The place looked something like this, I was there 4 or 5 times.
This view is a thin memory, I only saw the place from the portage.

The Big Wolf Rapids is no more. The Mountain Chute Hydro Electric Generating Plant Dam flooded this spot and almost as far as Griffith.

A very short tale
from a time recently passed.

A DEVILS PACT
was consummated here
so I have been told.

Sketch of rapids V

A Devils Pact or Into the Vee.

In the late 1930's there were two trains a day not counting freight trains in Calabogie. The Black Donald graphite mine was still operating and there were lots of American tourists in the summer. Only one hotel was really busy, and a former hotel was a rooming house and the largest was empty, the home of Jake Jackson who had a peg leg. In the times of the log drives the hotels were busy.
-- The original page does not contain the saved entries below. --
===== src/rtl/bus_arbiter.sv =====
// Serialises instruction-fetch and data-port transactions onto one shared bus
// with MEM priority, fetch anti-starvation alternation, flush drain and timeout.
module bus_arbiter
  import bus_arbiter_pkg::*;
#(
  parameter int unsigned ADDR_W  = 32,
  parameter int unsigned DATA_W  = 32,
  parameter int unsigned TIMEOUT = TIMEOUT_DEF,
  parameter int unsigned TO_W    = 8
) (
  input  logic              clk,
  input  logic              rst,
  input  logic              if_req_i,
  input  logic [ADDR_W-1:0] if_addr_i,
  output logic [DATA_W-1:0] if_data_o,
  output logic              if_ack_o,
  input  logic              mem_req_i,
  input  logic              mem_we_i,
  input  logic [3:0]        mem_sel_i,
  input  logic [ADDR_W-1:0] mem_addr_i,
  input  logic [DATA_W-1:0] mem_wdata_i,
  output logic [DATA_W-1:0] mem_rdata_o,
  output logic              mem_ack_o,
  output logic              bus_req_o,
  output logic              bus_we_o,
  output logic [3:0]        bus_sel_o,
  output logic [ADDR_W-1:0] bus_addr_o,
  output logic [DATA_W-1:0] bus_wdata_o,
  input  logic [DATA_W-1:0] bus_rdata_i,
  input  logic              bus_ack_i,
  input  logic              flush_i,
  output logic              stallreq_o,
  output logic              err_o
);

  arb_state_e        state_q, state_d;
  logic              last_mem_q, last_mem_d;
  logic              bus_req_q, bus_req_d;
  logic              bus_we_q, bus_we_d;
  logic [3:0]        bus_sel_q, bus_sel_d;
  logic [ADDR_W-1:0] bus_addr_q, bus_addr_d;
  logic [DATA_W-1:0] bus_wdata_q, bus_wdata_d;
  logic [DATA_W-1:0] if_data_q, if_data_d;
  logic              if_ack_q, if_ack_d;
  logic [DATA_W-1:0] mem_rdata_q, mem_rdata_d;
  logic              mem_ack_q, mem_ack_d;
  logic              err_q, err_d;
  logic              grant;
  logic              expired;
  logic              if_want, mem_want;

  bus_timeout_ctr #(
    .TIMEOUT (TIMEOUT),
    .TO_W    (TO_W)
  ) u_timeout (
    .clk     (clk),
    .rst     (rst),
    .clear   (grant),
    .enable  (bus_req_q),
    .expired (expired)
  );

  // A master still holds its request during its ack cycle; masking avoids a re-grant.
  assign if_want  = if_req_i & ~if_ack_q & ~flush_i;
  assign mem_want = mem_req_i & ~mem_ack_q;

  always_comb begin
    state_d     = state_q;
    last_mem_d  = last_mem_q;
    bus_req_d   = bus_req_q;
    bus_we_d    = bus_we_q;
    bus_sel_d   = bus_sel_q;
    bus_addr_d  = bus_addr_q;
    bus_wdata_d = bus_wdata_q;
    if_data_d   = if_data_q;
    mem_rdata_d = mem_rdata_q;
    if_ack_d    = 1'b0;
    mem_ack_d   = 1'b0;
    err_d       = 1'b0;
    grant       = 1'b0;

    case (state_q)
      ST_IDLE: begin
        if (mem_want && !(last_mem_q && if_want)) begin
          state_d     = ST_GNT_MEM;
          grant       = 1'b1;
          last_mem_d  = 1'b1;
          bus_req_d   = 1'b1;
          bus_we_d    = mem_we_i;
          bus_sel_d   = mem_sel_i;
          bus_addr_d  = mem_addr_i;
          bus_wdata_d = mem_wdata_i;
        end else if (if_want) begin
          state_d     = ST_GNT_IF;
          grant       = 1'b1;
          last_mem_d  = 1'b0;
          bus_req_d   = 1'b1;
          bus_we_d    = 1'b0;
          bus_sel_d   = SEL_ALL;
          bus_addr_d  = if_addr_i;
          bus_wdata_d = '0;
        end
      end

      ST_GNT_IF: begin
        if (bus_ack_i) begin
          state_d   = ST_IDLE;
          bus_req_d = 1'b0;
          if_data_d = bus_rdata_i;
          if_ack_d  = 1'b1;
        end else if (expired) begin
          state_d   = ST_IDLE;
          bus_req_d = 1'b0;
          if_data_d = '0;
          if_ack_d  = 1'b1;
          err_d     = 1'b1;
        end else if (flush_i) begin
          state_d = ST_DRAIN;
        end
      end

      ST_GNT_MEM: begin
        if (bus_ack_i) begin
          state_d     = ST_IDLE;
          bus_req_d   = 1'b0;
          mem_rdata_d = bus_rdata_i;
          mem_ack_d   = 1'b1;
        end else if (expired) begin
          state_d     = ST_IDLE;
          bus_req_d   = 1'b0;
          mem_rdata_d = '0;
          mem_ack_d   = 1'b1;
          err_d       = 1'b1;
        end
      end

      // Flushed fetch: finish the bus cycle silently, fetch data is discarded
      ST_DRAIN: begin
        if (bus_ack_i) begin
          state_d   = ST_IDLE;
          bus_req_d = 1'b0;
        end else if (expired) begin
          state_d   = ST_IDLE;
          bus_req_d = 1'b0;
          err_d     = 1'b1;
        end
      end

      default: state_d = ST_IDLE;
    endcase
  end

  always_ff @(posedge clk or negedge rst) begin
    if (!rst) begin
      state_q     <= ST_IDLE;
      last_mem_q  <= 1'b0;
      bus_req_q   <= 1'b0;
      bus_we_q    <= 1'b0;
      bus_sel_q   <= '0;
      bus_addr_q  <= '0;
      bus_wdata_q <= '0;
      if_data_q   <= '0;
      if_ack_q    <= 1'b0;
      mem_rdata_q <= '0;
      mem_ack_q   <= 1'b0;
      err_q       <= 1'b0;
    end else begin
      state_q     <= state_d;
      last_mem_q  <= last_mem_d;
      bus_req_q   <= bus_req_d;
      bus_we_q    <= bus_we_d;
      bus_sel_q   <= bus_sel_d;
      bus_addr_q  <= bus_addr_d;
      bus_wdata_q <= bus_wdata_d;
      if_data_q   <= if_data_d;
      if_ack_q    <= if_ack_d;
      mem_rdata_q <= mem_rdata_d;
      mem_ack_q   <= mem_ack_d;
      err_q       <= err_d;
    end
  end

  assign bus_req_o   = bus_req_q;
  assign bus_we_o    = bus_we_q;
  assign bus_sel_o   = bus_sel_q;
  assign bus_addr_o  = bus_addr_q;
  assign bus_wdata_o = bus_wdata_q;
  assign if_data_o   = if_data_q;
  assign if_ack_o    = if_ack_q;
  assign mem_rdata_o = mem_rdata_q;
  assign mem_ack_o   = mem_ack_q;
  assign err_o       = err_q;
  assign stallreq_o  = (if_req_i & ~if_ack_q) | (mem_req_i & ~mem_ack_q);

endmodule
<file path="src/rtl/clk_ctrl.sv">
// clk_ctrl: generates single-cycle clock-enable pulses for the picoMIPS core,
// either free-running through a prescaler or one per debounced button press.
module clk_ctrl #(
    parameter int unsigned DEBOUNCE_CYCLES = 50000
) (
    input  logic        fastclk,
    input  logic        reset,
    input  logic        mode_run,
    input  logic        step_btn,
    input  logic        halt,
    input  logic [1:0]  div_sel,
    output logic        clk_en,
    output logic [1:0]  state,
    output logic [15:0] cycle_cnt
);

    typedef enum logic [1:0] {
        StIdle   = 2'b00,
        StRun    = 2'b01,
        StStep   = 2'b10,
        StHalted = 2'b11
    } state_t;

    // Counter value reached on the last differing edge before deb flips.
    localparam logic [15:0] DebLast = 16'(DEBOUNCE_CYCLES - 1);

    state_t      state_q, state_d;
    logic        sync1_q, sync2_q;
    logic [15:0] deb_cnt_q, deb_cnt_d;
    logic        deb_q, deb_d;
    logic        press;
    logic [15:0] presc_q, presc_d, presc_last;
    logic [1:0]  div_sel_q;
    logic        presc_term, div_change;
    logic        clk_en_q, clk_en_d;
    logic [15:0] cycle_cnt_q;

    // Two-flop synchronizer for the asynchronous push-button.
    always_ff @(posedge fastclk) begin
        if (reset) begin
            sync1_q <= 1'b0;
            sync2_q <= 1'b0;
        end else begin
            sync1_q <= step_btn;
            sync2_q <= sync1_q;
        end
    end

    // Debouncer: deb follows sync only after DEBOUNCE_CYCLES consecutive differing edges.
    always_comb begin
        deb_d     = deb_q;
        deb_cnt_d = '0;
        press     = 1'b0;
        if (sync2_q != deb_q) begin
            if (deb_cnt_q == DebLast) begin
                deb_d = sync2_q;
                press = sync2_q;
            end else begin
                deb_cnt_d = deb_cnt_q + 16'd1;
            end
        end
    end

    // Prescaler terminal value selected by div_sel.
    always_comb begin
        case (div_sel)
            2'b00:   presc_last = 16'd15;
            2'b01:   presc_last = 16'd255;
            2'b10:   presc_last = 16'd4095;
            default: presc_last = 16'hFFFF;
        endcase
    end

    assign presc_term = (presc_q == presc_last);
    assign div_change = (div_sel != div_sel_q);

    // Next-state, prescaler and enable-pulse decisions.
    always_comb begin
        state_d = state_q;
        unique case (state_q)
            StIdle: begin
                if (mode_run) begin
                    state_d = StRun;
                end else if (press && !halt) begin
                    state_d = StStep;
                end
            end
            StRun: begin
                if (halt) begin
                    state_d = StHalted;
                end else if (!mode_run) begin
                    state_d = StIdle;
                end
            end
            StStep: state_d = StIdle;
            StHalted: begin
                if (!mode_run && !halt) begin
                    state_d = StIdle;
                end
            end
            default: state_d = StIdle;
        endcase

        // Prescaler only counts while staying in RUN; it is zero in every other state.
        if (state_d != StRun || state_q != StRun || div_change || presc_term) begin
            presc_d = '0;
        end else begin
            presc_d = presc_q + 16'd1;
        end

        clk_en_d = (state_q == StIdle && state_d == StStep) ||
                   (state_q == StRun && presc_term && !halt && mode_run);
    end

    // State, debounce, prescaler and pulse-count registers.
    always_ff @(posedge fastclk) begin
        if (reset) begin
            state_q     <= StIdle;
            deb_q       <= 1'b0;
            deb_cnt_q   <= '0;
            presc_q     <= '0;
            div_sel_q   <= '0;
            clk_en_q    <= 1'b0;
            cycle_cnt_q <= '0;
        end else begin
            state_q   <= state_d;
            deb_q     <= deb_d;
            deb_cnt_q <= deb_cnt_d;
            presc_q   <= presc_d;
            div_sel_q <= div_sel;
            clk_en_q  <= clk_en_d;
            if (clk_en_q && cycle_cnt_q != 16'hFFFF) begin
                cycle_cnt_q <= cycle_cnt_q + 16'd1;
            end
        end
    end

    assign state     = state_q;
    assign clk_en    = clk_en_q;
    assign cycle_cnt = cycle_cnt_q;

endmodule

</file>
## config.mk

```make
export PLATFORM = sky130hd
export DESIGN_NAME = fifo_umbral
export DESIGN_NICKNAME = d
export VERILOG_FILES = /design/src/rtl/fifo_umbral.sv
export SDC_FILE = /design/constraint.sdc
export NUM_CORES = 1
export LEC_CHECK = 0
export CAP_MARGIN = 20
export CORE_ASPECT_RATIO = 2
export CORE_MARGIN = 1.5
export CORE_UTILIZATION = 40
export DETAILED_ROUTE_END_ITERATION = 8
export SLEW_MARGIN = 20
export SYNTH_ARGS = -nofsm -noshare
export SYNTH_HDL_FRONTEND = slang
export SYNTH_SLANG_ARGS = --single-unit
```

## constraint.sdc

```tcl
create_clock -name clk -period 3.7 [get_ports clk]
set_clock_uncertainty 0.2 [all_clocks]
set_input_delay 0.925 -clock clk [delete_from_list [all_inputs] [get_ports clk]]
set_output_delay 0.925 -clock clk [all_outputs]
set_load 0.05 [all_outputs]
```

## src/rtl/fifo_umbral.sv

```systemverilog
// Synchronous FIFO with registered status flags and programmable almost-full /
// almost-empty thresholds. Define FIFO_ERROR_STICKY_EN to make `error` sticky until reset.
module fifo_umbral #(
    parameter int DATA_WIDTH = 6,
    parameter int ADDR_WIDTH = 3,
    parameter int U_WIDTH    = 4
) (
    input  logic                  clk,
    input  logic                  reset,
    input  logic                  wr_enable,
    input  logic [DATA_WIDTH-1:0] data_in,
    input  logic                  rd_enable,
    output logic [DATA_WIDTH-1:0] data_out,
    output logic                  valid_out,
    input  logic [U_WIDTH-1:0]    umbral_alto,
    input  logic [U_WIDTH-1:0]    umbral_bajo,
    output logic [U_WIDTH-1:0]    fifo_count,
    output logic                  empty,
    output logic                  full,
    output logic                  almost_full,
    output logic                  almost_empty,
    output logic                  error
);

    localparam int                 DEPTH   = 2 ** ADDR_WIDTH;
    localparam logic [U_WIDTH-1:0] DEPTH_U = U_WIDTH'(DEPTH);

    logic [DATA_WIDTH-1:0] mem_r [DEPTH];
    logic [ADDR_WIDTH-1:0] wr_ptr_r;
    logic [ADDR_WIDTH-1:0] rd_ptr_r;
    logic [U_WIDTH-1:0]    count_r;
    logic [DATA_WIDTH-1:0] data_out_r;
    logic                  valid_out_r;
    logic                  empty_r;
    logic                  full_r;
    logic                  almost_full_r;
    logic                  almost_empty_r;
    logic                  error_r;

    logic                  wr_acc_s;
    logic                  rd_acc_s;
    logic                  overflow_s;
    logic                  underflow_s;
    logic [U_WIDTH-1:0]    count_next_s;

    // Access acceptance, fault detection and next occupancy.
    always_comb begin
        wr_acc_s     = wr_enable && (!full_r || rd_enable);
        rd_acc_s     = rd_enable && !empty_r;
        overflow_s   = wr_enable && full_r && !rd_enable;
        underflow_s  = rd_enable && empty_r;
        count_next_s = count_r;
        case ({wr_acc_s, rd_acc_s})
            2'b10:   count_next_s = count_r + U_WIDTH'(1);
            2'b01:   count_next_s = count_r - U_WIDTH'(1);
            default: count_next_s = count_r;
        endcase
    end

    // Storage array; contents are don't-care after reset so it carries no reset.
    always_ff @(posedge clk) begin
        if (wr_acc_s) begin
            mem_r[wr_ptr_r] <= data_in;
        end
    end

    // Pointers, occupancy and read data path.
    always_ff @(posedge clk or negedge reset) begin
        if (!reset) begin
            wr_ptr_r    <= '0;
            rd_ptr_r    <= '0;
            count_r     <= '0;
            data_out_r  <= '0;
            valid_out_r <= 1'b0;
        end else begin
            count_r     <= count_next_s;
            valid_out_r <= rd_acc_s;
            if (wr_acc_s) begin
                wr_ptr_r <= wr_ptr_r + ADDR_WIDTH'(1);
            end
            if (rd_acc_s) begin
                data_out_r <= mem_r[rd_ptr_r];
                rd_ptr_r   <= rd_ptr_r + ADDR_WIDTH'(1);
            end
        end
    end

    // Status flags evaluated on next occupancy against the thresholds at this edge.
    always_ff @(posedge clk or negedge reset) begin
        if (!reset) begin
            empty_r        <= 1'b1;
            full_r         <= 1'b0;
            almost_full_r  <= 1'b0;
            almost_empty_r <= 1'b1;
        end else begin
            empty_r        <= (count_next_s == U_WIDTH'(0));
            full_r         <= (count_next_s == DEPTH_U);
            almost_full_r  <= (count_next_s >= umbral_alto);
            almost_empty_r <= (count_next_s <= umbral_bajo);
        end
    end

    // Error flag: sticky until reset, or a one-cycle pulse per offending access.
    always_ff @(posedge clk or negedge reset) begin
        if (!reset) begin
            error_r <= 1'b0;
        end else begin
`ifdef FIFO_ERROR_STICKY_EN
            error_r <= error_r || overflow_s || underflow_s;
`else
            error_r <= overflow_s || underflow_s;
`endif
        end
    end

    assign data_out     = data_out_r;
    assign valid_out    = valid_out_r;
    assign fifo_count   = count_r;
    assign empty        = empty_r;
    assign full         = full_r;
    assign almost_full  = almost_full_r;
    assign almost_empty = almost_empty_r;
    assign error        = error_r;

endmodule

```

==> key figures <==
GRT
  – First-pass GRT wire length: 9.163 mm
  – Congestion Overflow GR: 0
  – Largest net degree at the start of global routing: 23
  – Vias in the first global route: 1794
  – Antenna violations before repair: 0
  – GRT Total Usage: 16.26%

Finish
  – Diode count: 0
  – Area grow syn2layout: 32.30%
  – Cell Count, Final, Fillers Out: 343
  – Share of layout cells above drive strength 1: 24.30%
  – Layout net count: 273
  – Finished Core Util: 54.29%

Clock tree
  – Clk root buf: clkbuf_16
  – Clk slew on worst S/H paths: 60 ps
  – Setup bufs post-CTS: 0
  – Clk_lat worst skew: 320 ps
  – Clk sinks: 70
  – Cts bufs inserted: 9
  – CTS max path bufs: 2
  – # H-tree levels: 3
  – CTS tree: built

Routing
  – Detailed Route WL: 5.752 mm
  – Starting DRT DRC Count: 35
  – Post-route ant nets: 0
  – DRC Markers: 0
  – Pre-Repair DR Iteration Count: 4
  – Drt wl/cell: 16.77 um
  – Average vias per placed instance: 4.953
  – Vias: 1699

Synth
  – Cell with the most instances after synthesis: edfxtp_1
  – Synth Flop Type: edfxtp_1
  – Yosys top cell by area: edfxtp_1
  – Ranking of synthesized cells by area: edfxtp_1 49%, dfrtp_1 17%, mux4_2 9.1%, ha_1 3.8%, mux2i_1 2.0%
  – Synth Register Bits: 70
  – Synth Area in Adders: 4.567%
  – Ys async rst share: 31.43%
  – Synth Area in XOR/XNOR: 2.622%
  – Post-Syn Nets: 213
  – Mux cell area share after synthesis: 12.30%
  – Simple-gate share of the synthesized area: 6.977%
  – Yosys warnings: 0
  – Mapped Cells: 186
  – Complex-gate fraction of the synthesized area: 4.059%
  – Synthesized area per cell: 15.91 sq um
  – Largest family of logic cells by synthesized area: multiplexers
  – Most frequent cells after synthesis: 48 x edfxtp_1, 20 x dfrtp_1, 16 x nand2_1
  – Synth top area share: 48.71%
  – Post-synth EDFFs: 48
  – Cell area after synthesis: 2959 sq um
  – Netlist cell types: 35
  – Seq/Total Area, Yosys: 67.40%

Placement
  – Placed insts: 327
  – GPL Wtd Cong: 0.7555
  – # port buffers: 33
  – Worst Setup Slack post-DPL: -154.1 ps
  – Dpl hpwl: 4.189 mm

Critical path
  – WS Path Type: in2reg
  – CP required: 3710 ps
  – Critical Path End Type: flop
  – Crit path max fanout: 4
  – CP Launch Type: input port
  – R2R Setup Slk: 840 ps
  – Crit path DAT: 3440 ps

Timing
  – Slew Limit Fails: 0
  – Setup ws final: 271.4 ps
  – Worst-Margin Slew: 882.7 ps
  – Final period utilization: 92.67%
  – RSZ-0062 raised after global routing: no
  – Relative slew slack: 41.15%
  – Post-route minimum period: 3429 ps
  – Fmax achieved: 291.7 MHz
  – Final hold vios: 0
  – Setup_tns: 0 ps
  – Final setup viols: 0

Die
  – I/O Pins: 34
  – Die W: 63.82 um
  – Die area: 7954 sq um
  – Row cnt: 44
  – Die Ht: 124.6 um
  – Core area: 7212 sq um
  – Initial Util: 41.03%

Hold path
  – Min-delay worst type: reg2reg

Outcome
  – Status: finished clean

Power
  – Overall Power: 3.663 mW
  – Worst IR Drop VDD: 0.0005981 V
  – Leakage power figure: 1.516 nW
  – Total power divided by cell area: 935.6 nW/um^2

Run
  – Number of max-cap violations: 0
[what timing repair did]
item,4_1_cts,5_1_grt
hold buffers,0,0
gates resized for setup,0,2
endpoints found under the setup margin,0,1
[metal layers]
| metal | GRT usage, % | routed length [um] |
|---|---|---|
| met4 | 8.056 | 126 |
| met2 | 31.13 | 3507 |
| met3 | 4.246 | 137 |
| met1 | 14.89 | 1981 |
| met5 | 0 | 0 |
[critical path, cell delays in order]
cell and delay, ps:
clkdlybuf4s50_1 460, buf_4 170, nor3b_4 200, xor2_1 170
ha_1 240, mux2_2 300, ha_1 290, a21oi_2 140
nand2_1 60, a21o_1 180, maj3_2 300
[sequential cells by signal (all words and copies together) (netlist names), 3 cells and up]
register,flops
mem_r,48
wr_ptr_r,3
rd_ptr_r,3
fifo_count,4
data_out,6
[cells in the final DEF (no fill, tap or decap), types with 2 or more instances in the layout]
master,Yosys,layout
dfrtp_1,20,20
dfstp_2,2,2
xor2_1,2,2
mux2_2,3,3
maj3_2,2,2
nor2_1,10,10
edfxtp_1,48,48
clkdlybuf4s50_1,0,33
a21oi_1,5,4
nand2b_1,5,5
buf_4,0,21
o21ai_0,7,7
mux4_2,12,12
mux2i_1,6,6
nand2_1,16,16
xnor2_1,5,4
bufinv_16,0,4
clkbuf_16,0,9
ha_1,9,9
nand3_1,2,2
inv_1,11,11
nor3_1,2,2
[cells by family (layout without fill, tap and decap cells)]
kind of cell             Yosys count  count (layout)
buffers and inverters             16              81
flip-flops                        70              70
XOR/XNOR                           8               8
multiplexers                      21              21
AND/OR/NAND/NOR                   42              42
AO/OA/AOI/OAI                     18              18
adder cells (fa/ha/maj)           11              11
[final cells by class]
type | instances | area (sq um)
clock inverter | 7 | 136.4
fill | 585 | 3297
multi-input combinational | 100 | 914.6
inverter | 11 | 41.29
clock buffer | 9 | 225.2
sequential | 70 | 1994
tap | 92 | 115.1
timing repair buffer | 54 | 488.0
[stage by stage]
step / instance area, sq um / hold slack [ps]
finish: 3915 / 280.6
global route: 3915 / 308.7
CTS: 3904 / 288.4
detailed placement: 3542 / 276.2
global placement: 3542 / 262.1
floorplan: 2959 / 288.1
[worst paths after layout]
check,from,to,cells past startpoint
max,wr_enable,almost_full,11
min,data_out[3],data_out[3],2
max reg2reg,empty,almost_full,11
min reg2reg,data_out[3],data_out[3],2
max in group asynchronous,reset,empty,2
min in group asynchronous,reset,data_out[1],2
[report_power, final]
| group | total, mW | internal (mW) | leakage [nW] | switching [mW] |
|---|---|---|---|---|
| sequential | 1.26 | 1.05 | 0.698 | 0.206 |
| combinational | 1.38 | 0.643 | 0.644 | 0.736 |
| clock | 1.03 | 0.722 | 0.173 | 0.306 |
| total | 3.66 | 2.42 | 1.52 | 1.25 |
(Power assumes the default switching activity.)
The rivermen could get a rest in a real bed and a few drinks of the good stuff. By the mid thirties the bar at the Legree House was a mostly empty room, long and narrow with windows on the lake; the bar was closed by local option.. There was a steady stream of visitors that only stayed one day or one night, between trains so to speak. These men knew they could get a little to eat in Calabogie. They were called hoboes, sad looking, all of them. Children were taught to steer clear of them. I had the good fortune to meet one, and hear some tales, but the story of young (16 years old) Bob Trail's visit home is for another time and of another time.

Big Jim LeGris was a scaler and timber cruiser who worked for Booth and others. A son of Sam LeGris a hosteler, perhaps from White Lake. During the spring runoff he was a drive boss.

The last log drive on the Madawaska was in 1929. I was going on five years old then and failed to grasp the historic significance of the logs and rivermen going through. They were all gone by the time I got to the river bank.

Big Jim LeGris( his nephew Little Jim was scrappy but not a tall man.) talked to me and explained things from a wooden rocking chair. He always had time for me. He was my uncle. There were four Legree families and one Le Gris family. The Jim's were differentiated as Big Jim, Little Jim and James T.

I had heard of a devil's pact and asked him what it was. He explained it with a story about a drive he was on. Two boat loads of eight rivermen each drew straws at the campfire one night. They were upstream from the Wolf Rapids which had to be portaged the next day.

Now a river boat is a bit like a whale, it is designed to be in the water; and when possible rapids were "run" to reduce damage which portaging inflicted. Unlike a whale the riverboat could not repair itself so the rivermen did their best for them. The rivermen were fiercely competitive proud of their skills and dependent on each other for survival. Why did these men draw straws? To decide which boat would go first into the Wolf rapids. It had never been run. There must have been some trepidation among some of these men. Because they agreed that no matter what happened to the lead boat, the other was to follow it. I do not know anything much about these men, married men with families, perhaps some young men on their first drive with sweethearts praying for their safe return. The few rivermen I have known were strong, gentle, caring, and intelligent and also tough in the best sense. Some of them got very drunk sometimes. The stress of change when the drive was over could be ameliorated with a little booze so to speak.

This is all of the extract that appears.